An ethnic twist
November 12, 2015
by Donna Berry
Currently, one of the biggest flavor trends is adding traditionally ethnic elements to American staple foods. By adding such flavors to everyday, all-American baked goods, consumers find comfort in the familiar and are more willing to explore new flavors they might otherwise be hesitant to try.
“As more people travel outside of the US and experience other cultures, more innovation will hit our US food markets, and the demand for more ethnically inspired foods will continue,” said John True, food scientist, director of regulatory compliance, Integrative Flavors, Michigan City, IN.
According to Lisa Stern, vice-president, sales and marketing, LifeSpice Ingredients, Chicago, the fusion of unfamiliar flavors in everyday foods is stronger than it has ever been. “For example, ranch seasoning can be jazzed up with wasabi for an Asian take, poblanos for a Mexican twist or aji armarillo for Peruvian flare,” she said. “These flavors work topically on crackers and other snack foods.”
Consider a long-time American favorite. “Apple pie has long been served with a slice of cheddar cheese,” said Jean Heimann, culinary scientist with LifeSpice. “That cheddar could have chipotle peppers. As for New York-style cheesecake — well, how about giving it a twist with some matcha?”
Matcha is finely milled green tea powder made from premium green tea leaves. Its traditional use is in Japanese tea ceremonies, but it is fast becoming popular as an ingredient — in sweet and savory foods — for its healthy antioxidants, as well as its fresh and herbaceous taste, according to Rona Tison, senior vice-president, corporate relations, Ito En (North America) Inc., New York. “Innovative matcha applications include cheesecake and chocolate chip cookies,” she said. “It also readily blends into coatings, frostings and icings, adding both color and flavor.”

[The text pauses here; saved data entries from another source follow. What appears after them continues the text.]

**config.mk**
```make
export PLATFORM = sky130hd
export DESIGN_NAME = vsync_detector
export DESIGN_NICKNAME = d
export VERILOG_FILES = /design/src/rtl/vsd_pkg.sv /design/src/rtl/vsd_sync_chain.sv /design/src/rtl/vsd_edge_pick.sv /design/src/rtl/vsd_late_tap.sv /design/src/rtl/vsd_frame_arm.sv /design/src/rtl/vsync_detector.sv
export SDC_FILE = /design/constraint.sdc
export NUM_CORES = 1
export LEC_CHECK = 0
export BUFFER_PORTS_ARGS = -buffer_cell sky130_fd_sc_hd__clkbuf_2
export CORE_ASPECT_RATIO = 1.2
export CORE_MARGIN = 5
export CORE_UTILIZATION = 54
export CTS_CLUSTER_DIAMETER = 150
export DETAILED_ROUTE_END_ITERATION = 16
export PLACE_DENSITY = 0.74
export SETUP_SLACK_MARGIN = 0.15
export SYNTH_ARGS = -nofsm -noshare
export SYNTH_HDL_FRONTEND = slang
export SYNTH_SLANG_ARGS = --single-unit
```
**constraint.sdc**
```tcl
create_clock -name clk_i -period 1.9 [get_ports clk_i]
set_input_delay 0.38 -clock clk_i [delete_from_list [all_inputs] [get_ports clk_i]]
set_output_delay 0.38 -clock clk_i [all_outputs]
set_load 0.02 [all_outputs]
```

Indeed, many traditional Asian flavors are being recreated in unique ways in familiar baked goods. “Imagine a mini cupcake with the sweet floral notes of lychee, topped with diced lychee fruit,” said Cindy Cosmos, senior flavor chemist at Bell Flavors & Fragrances.
Pairing ethnic ingredients, such as miso with butterscotch in a cookie filling or cardamom and pomegranate molasses in a pear upside-down cake, gives consumers a feeling of new and different, while still satisfying their desire for classic sweets, according to Mr. Rasmussen.
Asian desserts and flavors are also starting to grow on their own. “Pandan, a Southeast Asian plant with a nutty aroma of sweet coconut and jasmine rice, can be used to flavor a custard filling for Boston cream donuts or as a flavoring in the batter of a classic Southern coconut cake,” Mr. Rasmussen said. “Other Asian ingredients such as sweet red bean, ube, calamansi lime and coconut milk are showing up in traditional American sweet goods, while some more savory profiles, such as sriracha, gochujang, seaweed and toasted sesame are making their way into dinner rolls and crackers.”